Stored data
*** Begin section ***

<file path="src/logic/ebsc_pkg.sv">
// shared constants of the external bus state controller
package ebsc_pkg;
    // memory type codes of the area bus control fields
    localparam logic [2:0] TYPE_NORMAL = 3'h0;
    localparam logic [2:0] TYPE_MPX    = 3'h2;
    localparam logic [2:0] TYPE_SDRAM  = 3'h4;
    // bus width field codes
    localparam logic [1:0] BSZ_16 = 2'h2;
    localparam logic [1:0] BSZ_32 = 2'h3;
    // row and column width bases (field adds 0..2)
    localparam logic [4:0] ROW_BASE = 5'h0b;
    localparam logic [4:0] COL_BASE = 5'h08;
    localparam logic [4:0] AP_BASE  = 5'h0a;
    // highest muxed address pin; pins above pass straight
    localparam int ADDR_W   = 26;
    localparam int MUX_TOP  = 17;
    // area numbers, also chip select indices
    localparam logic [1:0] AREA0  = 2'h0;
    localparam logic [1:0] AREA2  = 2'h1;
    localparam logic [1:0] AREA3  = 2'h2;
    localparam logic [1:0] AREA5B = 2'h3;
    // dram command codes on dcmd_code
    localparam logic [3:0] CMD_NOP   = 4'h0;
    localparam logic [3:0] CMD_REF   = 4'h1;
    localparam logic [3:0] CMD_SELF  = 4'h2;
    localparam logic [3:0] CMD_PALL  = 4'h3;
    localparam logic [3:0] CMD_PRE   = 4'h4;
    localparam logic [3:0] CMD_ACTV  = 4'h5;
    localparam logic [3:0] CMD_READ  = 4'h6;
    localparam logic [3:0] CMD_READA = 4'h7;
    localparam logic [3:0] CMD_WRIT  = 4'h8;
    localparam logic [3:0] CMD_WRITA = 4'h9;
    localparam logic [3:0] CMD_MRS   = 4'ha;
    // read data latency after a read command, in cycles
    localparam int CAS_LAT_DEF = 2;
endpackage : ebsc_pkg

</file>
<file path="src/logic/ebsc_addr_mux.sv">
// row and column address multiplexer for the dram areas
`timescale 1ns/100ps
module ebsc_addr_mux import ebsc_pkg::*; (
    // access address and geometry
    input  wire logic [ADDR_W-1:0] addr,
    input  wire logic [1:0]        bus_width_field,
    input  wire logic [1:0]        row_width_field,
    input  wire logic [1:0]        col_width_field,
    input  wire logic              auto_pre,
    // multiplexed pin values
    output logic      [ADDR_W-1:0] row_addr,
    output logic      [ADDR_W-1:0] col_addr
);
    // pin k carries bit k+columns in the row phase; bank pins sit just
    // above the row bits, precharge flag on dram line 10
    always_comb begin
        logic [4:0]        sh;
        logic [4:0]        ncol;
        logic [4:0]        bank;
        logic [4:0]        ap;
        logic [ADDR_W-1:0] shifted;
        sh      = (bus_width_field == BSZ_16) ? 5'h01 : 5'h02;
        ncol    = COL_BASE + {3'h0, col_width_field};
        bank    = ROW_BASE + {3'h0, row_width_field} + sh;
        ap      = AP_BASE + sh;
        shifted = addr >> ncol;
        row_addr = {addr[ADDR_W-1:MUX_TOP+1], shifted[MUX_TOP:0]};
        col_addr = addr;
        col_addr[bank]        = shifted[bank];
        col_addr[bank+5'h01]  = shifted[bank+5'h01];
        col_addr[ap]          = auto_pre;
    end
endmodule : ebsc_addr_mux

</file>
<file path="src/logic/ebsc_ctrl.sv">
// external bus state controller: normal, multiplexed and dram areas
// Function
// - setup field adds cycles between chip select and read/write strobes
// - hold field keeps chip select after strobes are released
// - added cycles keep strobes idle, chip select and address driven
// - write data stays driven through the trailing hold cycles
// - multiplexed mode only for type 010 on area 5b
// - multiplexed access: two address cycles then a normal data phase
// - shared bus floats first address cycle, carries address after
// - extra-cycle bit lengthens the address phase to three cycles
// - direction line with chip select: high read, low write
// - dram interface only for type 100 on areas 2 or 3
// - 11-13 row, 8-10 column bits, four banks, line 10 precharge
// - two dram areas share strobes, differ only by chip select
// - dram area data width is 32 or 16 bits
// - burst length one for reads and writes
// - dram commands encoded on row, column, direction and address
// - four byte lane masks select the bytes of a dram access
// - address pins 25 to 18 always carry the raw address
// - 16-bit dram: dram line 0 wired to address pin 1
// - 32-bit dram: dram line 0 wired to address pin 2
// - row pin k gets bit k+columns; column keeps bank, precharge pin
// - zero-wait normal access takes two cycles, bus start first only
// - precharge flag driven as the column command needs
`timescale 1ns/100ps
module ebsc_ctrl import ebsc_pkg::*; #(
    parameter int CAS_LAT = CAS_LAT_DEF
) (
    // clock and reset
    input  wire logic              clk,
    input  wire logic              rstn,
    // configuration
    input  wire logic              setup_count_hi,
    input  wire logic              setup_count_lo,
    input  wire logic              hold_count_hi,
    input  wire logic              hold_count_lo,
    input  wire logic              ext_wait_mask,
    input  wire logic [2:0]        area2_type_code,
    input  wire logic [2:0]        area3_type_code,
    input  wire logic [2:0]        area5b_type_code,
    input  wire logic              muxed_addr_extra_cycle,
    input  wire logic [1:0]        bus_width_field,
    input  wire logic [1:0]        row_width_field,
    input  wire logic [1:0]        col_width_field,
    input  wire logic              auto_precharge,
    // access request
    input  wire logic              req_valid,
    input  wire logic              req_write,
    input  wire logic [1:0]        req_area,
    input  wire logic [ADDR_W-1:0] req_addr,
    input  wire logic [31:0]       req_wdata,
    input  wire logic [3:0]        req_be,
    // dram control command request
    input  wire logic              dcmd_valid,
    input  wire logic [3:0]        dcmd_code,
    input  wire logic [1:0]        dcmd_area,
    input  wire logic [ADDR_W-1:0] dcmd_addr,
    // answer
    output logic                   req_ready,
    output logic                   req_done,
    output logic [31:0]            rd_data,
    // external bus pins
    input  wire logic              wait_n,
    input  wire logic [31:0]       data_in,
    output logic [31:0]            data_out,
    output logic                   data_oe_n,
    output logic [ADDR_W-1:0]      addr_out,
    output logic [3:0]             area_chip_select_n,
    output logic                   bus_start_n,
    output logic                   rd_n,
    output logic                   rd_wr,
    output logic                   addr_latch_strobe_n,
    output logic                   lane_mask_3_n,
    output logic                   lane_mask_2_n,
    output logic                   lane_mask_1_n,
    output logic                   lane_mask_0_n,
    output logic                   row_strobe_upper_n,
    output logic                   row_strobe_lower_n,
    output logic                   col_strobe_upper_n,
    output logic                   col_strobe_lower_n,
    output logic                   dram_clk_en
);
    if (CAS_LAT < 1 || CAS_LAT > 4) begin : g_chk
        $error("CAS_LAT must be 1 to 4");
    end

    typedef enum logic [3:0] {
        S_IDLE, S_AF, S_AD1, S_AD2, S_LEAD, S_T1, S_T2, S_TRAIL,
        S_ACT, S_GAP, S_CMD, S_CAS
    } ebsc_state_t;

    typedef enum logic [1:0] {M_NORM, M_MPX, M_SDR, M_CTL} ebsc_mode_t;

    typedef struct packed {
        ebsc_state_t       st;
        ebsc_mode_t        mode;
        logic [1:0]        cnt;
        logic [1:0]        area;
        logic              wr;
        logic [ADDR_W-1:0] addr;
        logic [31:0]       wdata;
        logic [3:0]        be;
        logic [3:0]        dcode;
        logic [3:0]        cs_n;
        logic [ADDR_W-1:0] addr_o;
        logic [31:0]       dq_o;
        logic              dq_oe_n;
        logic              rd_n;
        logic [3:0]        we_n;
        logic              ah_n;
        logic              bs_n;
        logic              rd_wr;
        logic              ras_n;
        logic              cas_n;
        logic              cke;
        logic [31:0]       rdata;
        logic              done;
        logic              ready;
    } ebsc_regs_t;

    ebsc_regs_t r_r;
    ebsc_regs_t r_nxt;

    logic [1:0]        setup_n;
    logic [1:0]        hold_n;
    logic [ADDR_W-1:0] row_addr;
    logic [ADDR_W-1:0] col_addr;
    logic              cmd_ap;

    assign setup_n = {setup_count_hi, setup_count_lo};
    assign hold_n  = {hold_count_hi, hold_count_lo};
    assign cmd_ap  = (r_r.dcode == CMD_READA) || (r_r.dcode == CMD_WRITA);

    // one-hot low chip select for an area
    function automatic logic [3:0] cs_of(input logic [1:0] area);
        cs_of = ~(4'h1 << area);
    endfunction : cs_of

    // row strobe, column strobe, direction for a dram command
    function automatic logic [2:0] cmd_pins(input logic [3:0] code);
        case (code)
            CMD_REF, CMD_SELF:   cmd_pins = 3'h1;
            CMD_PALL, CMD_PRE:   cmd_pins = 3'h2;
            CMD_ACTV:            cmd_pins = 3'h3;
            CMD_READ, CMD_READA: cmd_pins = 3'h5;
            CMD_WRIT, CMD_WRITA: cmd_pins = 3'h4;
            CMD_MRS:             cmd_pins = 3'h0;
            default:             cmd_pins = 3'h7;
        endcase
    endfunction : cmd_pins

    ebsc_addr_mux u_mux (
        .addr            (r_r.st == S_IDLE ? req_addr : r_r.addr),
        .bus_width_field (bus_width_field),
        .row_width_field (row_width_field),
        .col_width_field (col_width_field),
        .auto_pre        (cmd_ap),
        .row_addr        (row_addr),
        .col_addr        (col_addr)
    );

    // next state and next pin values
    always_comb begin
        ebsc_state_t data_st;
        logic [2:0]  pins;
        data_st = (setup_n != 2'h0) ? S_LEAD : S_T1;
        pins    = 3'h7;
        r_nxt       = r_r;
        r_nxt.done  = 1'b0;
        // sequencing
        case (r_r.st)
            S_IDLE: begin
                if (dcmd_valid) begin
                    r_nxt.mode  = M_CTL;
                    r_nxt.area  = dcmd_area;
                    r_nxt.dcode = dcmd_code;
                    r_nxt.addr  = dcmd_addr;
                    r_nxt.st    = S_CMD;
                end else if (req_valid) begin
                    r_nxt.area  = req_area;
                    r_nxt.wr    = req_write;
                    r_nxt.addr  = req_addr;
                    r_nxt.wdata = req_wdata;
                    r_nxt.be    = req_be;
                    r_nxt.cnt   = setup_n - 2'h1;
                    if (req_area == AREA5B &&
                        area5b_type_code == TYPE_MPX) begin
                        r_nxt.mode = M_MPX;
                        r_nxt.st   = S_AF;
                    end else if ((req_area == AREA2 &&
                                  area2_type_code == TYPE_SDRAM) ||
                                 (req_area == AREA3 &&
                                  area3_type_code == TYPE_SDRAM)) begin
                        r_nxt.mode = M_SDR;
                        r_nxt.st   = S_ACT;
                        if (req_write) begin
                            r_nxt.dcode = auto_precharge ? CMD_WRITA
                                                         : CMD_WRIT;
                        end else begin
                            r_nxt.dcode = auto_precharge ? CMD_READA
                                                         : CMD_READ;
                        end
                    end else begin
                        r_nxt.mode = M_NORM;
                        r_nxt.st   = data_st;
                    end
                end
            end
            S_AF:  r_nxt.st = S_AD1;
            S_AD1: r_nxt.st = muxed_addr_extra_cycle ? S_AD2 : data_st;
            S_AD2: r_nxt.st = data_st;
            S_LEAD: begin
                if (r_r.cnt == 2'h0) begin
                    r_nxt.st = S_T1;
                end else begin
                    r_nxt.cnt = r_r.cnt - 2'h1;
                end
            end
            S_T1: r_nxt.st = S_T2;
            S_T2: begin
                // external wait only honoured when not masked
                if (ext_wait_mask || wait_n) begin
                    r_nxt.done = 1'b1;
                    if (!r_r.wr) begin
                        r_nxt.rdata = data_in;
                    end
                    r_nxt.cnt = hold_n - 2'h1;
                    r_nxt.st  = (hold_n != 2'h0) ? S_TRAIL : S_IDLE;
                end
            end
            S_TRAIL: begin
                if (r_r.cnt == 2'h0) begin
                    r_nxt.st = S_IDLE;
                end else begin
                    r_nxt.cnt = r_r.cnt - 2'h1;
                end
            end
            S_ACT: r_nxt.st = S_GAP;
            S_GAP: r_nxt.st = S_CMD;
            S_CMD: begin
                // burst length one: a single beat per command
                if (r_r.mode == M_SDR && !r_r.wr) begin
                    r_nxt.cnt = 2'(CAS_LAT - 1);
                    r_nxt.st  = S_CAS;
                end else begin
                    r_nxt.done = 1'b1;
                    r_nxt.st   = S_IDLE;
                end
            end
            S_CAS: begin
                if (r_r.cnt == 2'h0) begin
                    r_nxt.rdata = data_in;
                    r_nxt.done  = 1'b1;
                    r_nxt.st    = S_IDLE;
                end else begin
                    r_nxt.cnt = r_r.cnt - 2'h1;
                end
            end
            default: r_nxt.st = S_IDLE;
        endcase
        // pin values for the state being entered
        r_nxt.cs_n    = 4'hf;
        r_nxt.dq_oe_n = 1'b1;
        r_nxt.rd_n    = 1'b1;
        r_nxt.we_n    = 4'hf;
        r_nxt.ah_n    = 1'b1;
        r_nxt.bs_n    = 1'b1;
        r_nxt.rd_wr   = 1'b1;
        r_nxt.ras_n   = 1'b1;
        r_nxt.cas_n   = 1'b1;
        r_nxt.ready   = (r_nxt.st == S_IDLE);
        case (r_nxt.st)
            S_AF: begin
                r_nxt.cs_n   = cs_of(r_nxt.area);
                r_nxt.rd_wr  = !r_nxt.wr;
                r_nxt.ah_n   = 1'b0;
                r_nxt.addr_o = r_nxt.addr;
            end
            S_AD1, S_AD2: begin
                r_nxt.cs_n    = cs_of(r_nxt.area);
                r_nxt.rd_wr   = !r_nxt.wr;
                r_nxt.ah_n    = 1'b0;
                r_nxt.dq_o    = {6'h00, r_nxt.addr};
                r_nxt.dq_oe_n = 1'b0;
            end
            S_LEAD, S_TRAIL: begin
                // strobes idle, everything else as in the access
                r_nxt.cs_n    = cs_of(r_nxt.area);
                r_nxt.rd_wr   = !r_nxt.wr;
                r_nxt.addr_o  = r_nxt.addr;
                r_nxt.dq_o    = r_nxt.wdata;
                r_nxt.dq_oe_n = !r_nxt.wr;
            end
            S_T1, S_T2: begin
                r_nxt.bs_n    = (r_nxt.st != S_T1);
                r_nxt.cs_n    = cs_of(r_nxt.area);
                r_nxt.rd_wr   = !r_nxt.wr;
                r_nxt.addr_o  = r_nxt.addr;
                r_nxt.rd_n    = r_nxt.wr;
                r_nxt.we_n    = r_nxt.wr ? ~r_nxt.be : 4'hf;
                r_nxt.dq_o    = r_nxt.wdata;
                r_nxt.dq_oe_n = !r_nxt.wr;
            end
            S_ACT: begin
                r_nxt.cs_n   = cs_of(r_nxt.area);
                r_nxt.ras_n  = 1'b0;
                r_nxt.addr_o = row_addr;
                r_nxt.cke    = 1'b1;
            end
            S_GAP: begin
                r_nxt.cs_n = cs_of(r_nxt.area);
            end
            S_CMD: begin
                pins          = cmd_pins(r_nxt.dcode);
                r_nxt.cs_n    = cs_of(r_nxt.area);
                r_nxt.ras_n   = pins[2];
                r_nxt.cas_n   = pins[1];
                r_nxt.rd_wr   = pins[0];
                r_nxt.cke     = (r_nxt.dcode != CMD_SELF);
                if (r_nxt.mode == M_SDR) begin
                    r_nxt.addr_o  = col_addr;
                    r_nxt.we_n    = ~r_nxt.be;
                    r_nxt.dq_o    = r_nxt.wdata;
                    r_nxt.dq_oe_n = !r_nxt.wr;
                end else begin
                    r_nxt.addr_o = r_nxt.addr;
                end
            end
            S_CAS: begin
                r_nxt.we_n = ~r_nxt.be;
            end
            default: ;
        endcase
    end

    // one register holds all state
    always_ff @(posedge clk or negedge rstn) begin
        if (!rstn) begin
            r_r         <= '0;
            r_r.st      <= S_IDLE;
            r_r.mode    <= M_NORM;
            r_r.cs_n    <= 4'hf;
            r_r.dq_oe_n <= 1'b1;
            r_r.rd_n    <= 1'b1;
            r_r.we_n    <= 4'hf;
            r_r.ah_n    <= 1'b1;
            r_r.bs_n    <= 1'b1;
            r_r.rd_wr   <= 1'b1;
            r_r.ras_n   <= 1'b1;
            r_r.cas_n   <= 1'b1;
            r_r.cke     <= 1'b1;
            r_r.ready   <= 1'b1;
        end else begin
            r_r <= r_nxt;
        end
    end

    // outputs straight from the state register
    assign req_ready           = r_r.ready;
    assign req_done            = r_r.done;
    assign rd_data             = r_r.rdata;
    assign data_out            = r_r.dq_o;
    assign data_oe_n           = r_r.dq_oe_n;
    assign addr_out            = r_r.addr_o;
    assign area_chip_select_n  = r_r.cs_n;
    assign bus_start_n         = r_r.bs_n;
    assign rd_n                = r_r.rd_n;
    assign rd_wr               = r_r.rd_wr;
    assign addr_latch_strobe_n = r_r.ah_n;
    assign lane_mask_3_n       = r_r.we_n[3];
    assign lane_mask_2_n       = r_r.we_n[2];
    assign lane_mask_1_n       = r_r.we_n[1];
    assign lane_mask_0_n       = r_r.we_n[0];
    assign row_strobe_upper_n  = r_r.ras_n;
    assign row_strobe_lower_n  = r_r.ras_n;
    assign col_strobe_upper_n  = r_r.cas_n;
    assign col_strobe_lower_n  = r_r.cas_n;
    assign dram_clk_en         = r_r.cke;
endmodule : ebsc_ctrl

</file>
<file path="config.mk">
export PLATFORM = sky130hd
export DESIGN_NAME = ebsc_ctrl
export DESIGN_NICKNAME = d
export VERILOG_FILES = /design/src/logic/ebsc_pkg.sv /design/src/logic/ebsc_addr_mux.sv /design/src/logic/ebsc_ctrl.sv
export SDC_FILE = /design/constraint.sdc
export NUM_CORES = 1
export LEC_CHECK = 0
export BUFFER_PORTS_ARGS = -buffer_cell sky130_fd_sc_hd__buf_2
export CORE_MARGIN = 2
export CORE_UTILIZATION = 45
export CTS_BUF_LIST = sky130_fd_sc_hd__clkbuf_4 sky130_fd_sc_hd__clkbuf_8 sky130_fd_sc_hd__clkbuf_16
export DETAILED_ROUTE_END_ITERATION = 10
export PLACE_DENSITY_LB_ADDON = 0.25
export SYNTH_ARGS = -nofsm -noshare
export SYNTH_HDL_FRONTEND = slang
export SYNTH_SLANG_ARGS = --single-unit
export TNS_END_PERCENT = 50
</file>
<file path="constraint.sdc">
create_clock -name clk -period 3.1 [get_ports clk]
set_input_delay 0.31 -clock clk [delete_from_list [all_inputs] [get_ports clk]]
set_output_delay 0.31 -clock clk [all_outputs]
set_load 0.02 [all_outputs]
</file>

*** End section ***

### TASK OBJECTIVE
Where the records above contain a line with "export SYNTH_SLANG_ARGS = --single-unit", repeat that line and each later line through the end, exactly, and nothing more.

### WRITTEN ANSWER
export SYNTH_SLANG_ARGS = --single-unit
export TNS_END_PERCENT = 50
</file>
<file path="constraint.sdc">
create_clock -name clk -period 3.1 [get_ports clk]
set_input_delay 0.31 -clock clk [delete_from_list [all_inputs] [get_ports clk]]
set_output_delay 0.31 -clock clk [all_outputs]
set_load 0.02 [all_outputs]
</file>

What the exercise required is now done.